Intelligence agencies must use the debate sparked by Edward Snowden’s surveillance revelations to overhaul their attitude to privacy and oversight, said the group speaking at Dublin’s Web Summit in November.

“What’s urgently required is a real cultural shift amongst our politicians and among our civil servants in Whitehall as to the value of privacy: the fact that it’s a public and social good, and it’s a collective good as well,” said Bella Sankey, policy director at civil liberties organisation Liberty.

Sankey, speaking alongside the former MI5 intelligence officer and whistleblower Annie Machon, criticised Hannigan for his attack on technology companies, in which he claimed were “in denial” about the misuse of the internet by terrorists, and that “privacy has never been an absolute right”.

“Given everything we’ve learnt in the past 18 months, he chose not to address at all the very serious things that GCHQ stand accused of: blanket surveillance of the UK population with public knowledge and without parliamentary knowledge, [and] receiving warrantless bulk intercepts from the NSA on US and people around the world,” said Machon.

“Instead he chose to attack tech companies, to kind of instigate a PR smearing campaign in a threatening and non-constructive way. It’s astounding when GCHQ is in the dock that it has yet to respond on the substance of anything that we’ve learned.”

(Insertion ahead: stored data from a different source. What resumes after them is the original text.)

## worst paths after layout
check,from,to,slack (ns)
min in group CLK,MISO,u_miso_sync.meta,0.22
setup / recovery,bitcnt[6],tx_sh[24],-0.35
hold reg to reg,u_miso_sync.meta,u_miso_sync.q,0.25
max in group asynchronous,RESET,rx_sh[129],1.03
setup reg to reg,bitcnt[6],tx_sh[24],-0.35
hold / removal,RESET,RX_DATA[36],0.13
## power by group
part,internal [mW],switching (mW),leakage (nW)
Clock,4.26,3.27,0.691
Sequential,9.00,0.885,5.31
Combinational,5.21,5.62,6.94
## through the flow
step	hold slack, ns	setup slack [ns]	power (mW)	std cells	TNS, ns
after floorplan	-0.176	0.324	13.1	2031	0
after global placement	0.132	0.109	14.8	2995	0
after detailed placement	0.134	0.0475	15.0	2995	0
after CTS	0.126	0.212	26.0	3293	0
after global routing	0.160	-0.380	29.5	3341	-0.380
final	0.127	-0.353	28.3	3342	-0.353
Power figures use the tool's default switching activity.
<file path="src/rtl/operand_fifo_reader_if.sv">
// Operand FIFO pair / multiplier / result FIFO signal bundle for operand_fifo_reader.
// master = controller side, slave = FIFOs + multiplier side.
interface operand_fifo_reader_if #(
  parameter int DATA = 256
);
  logic            a_empty;
  logic            b_empty;
  logic            a_rd_en;
  logic            b_rd_en;
  logic [DATA-1:0] a_data;
  logic [DATA-1:0] b_data;
  logic            mul_start;
  logic [DATA-1:0] mul_op_a;
  logic [DATA-1:0] mul_op_b;
  logic            mul_done;
  logic [DATA-1:0] mul_result;
  logic            res_full;
  logic            res_wr_en;
  logic [DATA-1:0] res_data;
  logic            busy;
  logic [15:0]     pair_count;

  modport master (
    input  a_empty, b_empty, a_data, b_data, mul_done, mul_result, res_full,
    output a_rd_en, b_rd_en, mul_start, mul_op_a, mul_op_b, res_wr_en, res_data,
           busy, pair_count
  );

  modport slave (
    output a_empty, b_empty, a_data, b_data, mul_done, mul_result, res_full,
    input  a_rd_en, b_rd_en, mul_start, mul_op_a, mul_op_b, res_wr_en, res_data,
           busy, pair_count
  );
endinterface

</file>
<file path="src/rtl/operand_fifo_reader.sv">
// Pops an A/B operand pair, runs one multiply, pushes the product to the result FIFO.
// Latency: 3 cycles from both-non-empty to mul_start; 6-cycle minimum loop with a 1-cycle multiplier.
// Backpressure: holds in WRITE with res_wr_en low while res_full is set; no new pop meanwhile.
module operand_fifo_reader #(
  parameter int DATA = 256
) (
  input  logic                  clk,
  input  logic                  rst_n,
  operand_fifo_reader_if.master m
);
  typedef enum logic [2:0] {
    S_IDLE, S_POP, S_CAPTURE, S_START, S_WAIT, S_WRITE
  } state_t;

  state_t          state_q, state_d;
  logic [DATA-1:0] op_a_q, op_b_q, res_q;
  logic [15:0]     cnt_q;
  logic            wr_fire;

  always_ff @(posedge clk or negedge rst_n) begin
    if (!rst_n) state_q <= S_IDLE;
    else        state_q <= state_d;
  end

  always_comb begin
    state_d = state_q;
    case (state_q)
      S_IDLE:    if (!m.a_empty && !m.b_empty) state_d = S_POP;
      S_POP:     state_d = S_CAPTURE;
      S_CAPTURE: state_d = S_START;
      S_START:   state_d = S_WAIT;
      S_WAIT:    if (m.mul_done) state_d = S_WRITE;
      S_WRITE:   if (!m.res_full) state_d = S_IDLE;
      default:   state_d = S_IDLE;
    endcase
  end

  // Everything but res_wr_en is a pure state decode.
  always_comb begin
    m.a_rd_en   = (state_q == S_POP);
    m.b_rd_en   = (state_q == S_POP);
    m.mul_start = (state_q == S_START);
    m.busy      = (state_q != S_IDLE);
    wr_fire     = (state_q == S_WRITE) && !m.res_full;
    m.res_wr_en = wr_fire;
  end

  // FIFO Data_out is registered, so the popped pair is only valid in CAPTURE.
  always_ff @(posedge clk or negedge rst_n) begin
    if (!rst_n) begin
      op_a_q <= '0;
      op_b_q <= '0;
      res_q  <= '0;
      cnt_q  <= '0;
    end else begin
      if (state_q == S_CAPTURE) begin
        op_a_q <= m.a_data;
        op_b_q <= m.b_data;
      end
      if (state_q == S_WAIT && m.mul_done) res_q <= m.mul_result;
      if (wr_fire) cnt_q <= cnt_q + 16'd1;
    end
  end

  assign m.mul_op_a   = op_a_q;
  assign m.mul_op_b   = op_b_q;
  assign m.res_data   = res_q;
  assign m.pair_count = cnt_q;
endmodule

</file>
<file path="src/flat_wrapper.sv">
// flat-port wrapper written by rule: the top's interface ports become plain ports
module operand_fifo_reader_flat 
#(
  parameter int DATA = 256
)
  (clk, rst_n, m_a_empty, m_b_empty, m_a_data, m_b_data, m_mul_done, m_mul_result, m_res_full, m_a_rd_en, m_b_rd_en, m_mul_start, m_mul_op_a, m_mul_op_b, m_res_wr_en, m_res_data, m_busy, m_pair_count);
  operand_fifo_reader_if #(.DATA(DATA)) m_i ();
  input  logic clk;
  input  logic rst_n;
  input wire logic [$bits(m_i.a_empty)-1:0] m_a_empty;
  input wire logic [$bits(m_i.b_empty)-1:0] m_b_empty;
  input wire logic [$bits(m_i.a_data)-1:0] m_a_data;
  input wire logic [$bits(m_i.b_data)-1:0] m_b_data;
  input wire logic [$bits(m_i.mul_done)-1:0] m_mul_done;
  input wire logic [$bits(m_i.mul_result)-1:0] m_mul_result;
  input wire logic [$bits(m_i.res_full)-1:0] m_res_full;
  output wire logic [$bits(m_i.a_rd_en)-1:0] m_a_rd_en;
  output wire logic [$bits(m_i.b_rd_en)-1:0] m_b_rd_en;
  output wire logic [$bits(m_i.mul_start)-1:0] m_mul_start;
  output wire logic [$bits(m_i.mul_op_a)-1:0] m_mul_op_a;
  output wire logic [$bits(m_i.mul_op_b)-1:0] m_mul_op_b;
  output wire logic [$bits(m_i.res_wr_en)-1:0] m_res_wr_en;
  output wire logic [$bits(m_i.res_data)-1:0] m_res_data;
  output wire logic [$bits(m_i.busy)-1:0] m_busy;
  output wire logic [$bits(m_i.pair_count)-1:0] m_pair_count;
  assign m_i.a_empty = m_a_empty;
  assign m_i.b_empty = m_b_empty;
  assign m_i.a_data = m_a_data;
  assign m_i.b_data = m_b_data;
  assign m_i.mul_done = m_mul_done;
  assign m_i.mul_result = m_mul_result;
  assign m_i.res_full = m_res_full;
  assign m_a_rd_en = m_i.a_rd_en;
  assign m_b_rd_en = m_i.b_rd_en;
  assign m_mul_start = m_i.mul_start;
  assign m_mul_op_a = m_i.mul_op_a;
  assign m_mul_op_b = m_i.mul_op_b;
  assign m_res_wr_en = m_i.res_wr_en;
  assign m_res_data = m_i.res_data;
  assign m_busy = m_i.busy;
  assign m_pair_count = m_i.pair_count;
  operand_fifo_reader #(.DATA(DATA)) u_core (.clk(clk), .rst_n(rst_n), .m(m_i));
endmodule
</file>
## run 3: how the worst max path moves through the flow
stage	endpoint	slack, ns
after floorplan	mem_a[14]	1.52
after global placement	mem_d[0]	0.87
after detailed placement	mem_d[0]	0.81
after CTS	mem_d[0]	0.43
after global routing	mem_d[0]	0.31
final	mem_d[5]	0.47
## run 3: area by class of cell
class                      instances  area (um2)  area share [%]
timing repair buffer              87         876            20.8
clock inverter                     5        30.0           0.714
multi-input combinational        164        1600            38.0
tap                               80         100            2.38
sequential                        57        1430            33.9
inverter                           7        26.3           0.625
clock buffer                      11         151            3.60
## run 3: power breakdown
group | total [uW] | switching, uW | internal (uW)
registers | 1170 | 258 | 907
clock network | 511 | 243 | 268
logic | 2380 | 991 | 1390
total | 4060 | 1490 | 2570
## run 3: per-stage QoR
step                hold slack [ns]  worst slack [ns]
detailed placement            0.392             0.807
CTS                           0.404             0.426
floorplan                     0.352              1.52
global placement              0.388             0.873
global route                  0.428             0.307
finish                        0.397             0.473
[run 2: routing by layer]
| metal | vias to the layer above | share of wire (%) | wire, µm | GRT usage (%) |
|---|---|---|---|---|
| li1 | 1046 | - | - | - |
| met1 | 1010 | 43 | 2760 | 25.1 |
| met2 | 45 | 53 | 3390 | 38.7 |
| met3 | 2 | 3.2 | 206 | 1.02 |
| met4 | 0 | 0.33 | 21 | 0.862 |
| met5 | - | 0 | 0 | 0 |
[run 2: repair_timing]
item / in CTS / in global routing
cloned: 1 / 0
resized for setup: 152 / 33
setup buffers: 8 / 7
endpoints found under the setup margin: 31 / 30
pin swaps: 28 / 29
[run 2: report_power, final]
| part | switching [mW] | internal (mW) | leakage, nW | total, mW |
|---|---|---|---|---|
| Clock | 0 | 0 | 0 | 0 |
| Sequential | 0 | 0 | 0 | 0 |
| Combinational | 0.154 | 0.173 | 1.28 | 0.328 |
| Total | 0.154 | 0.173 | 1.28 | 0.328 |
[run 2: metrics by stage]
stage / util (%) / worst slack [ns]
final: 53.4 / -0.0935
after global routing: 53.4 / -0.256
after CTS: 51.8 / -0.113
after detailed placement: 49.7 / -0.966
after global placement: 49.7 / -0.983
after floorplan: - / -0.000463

Sankey called for “a new settlement and a new consensus” with full engagement from agencies and politicians. “This whole notion that individual privacy is in tension with the security of everyone is really shot to pieces by what we’ve learned about what’s been going on,” she said.

Liberty has a case in the Investigatory Powers Tribunal, which is this very secretive quasi-court which is the means by which you challenge surveillance measures in the UK. And we’re hoping..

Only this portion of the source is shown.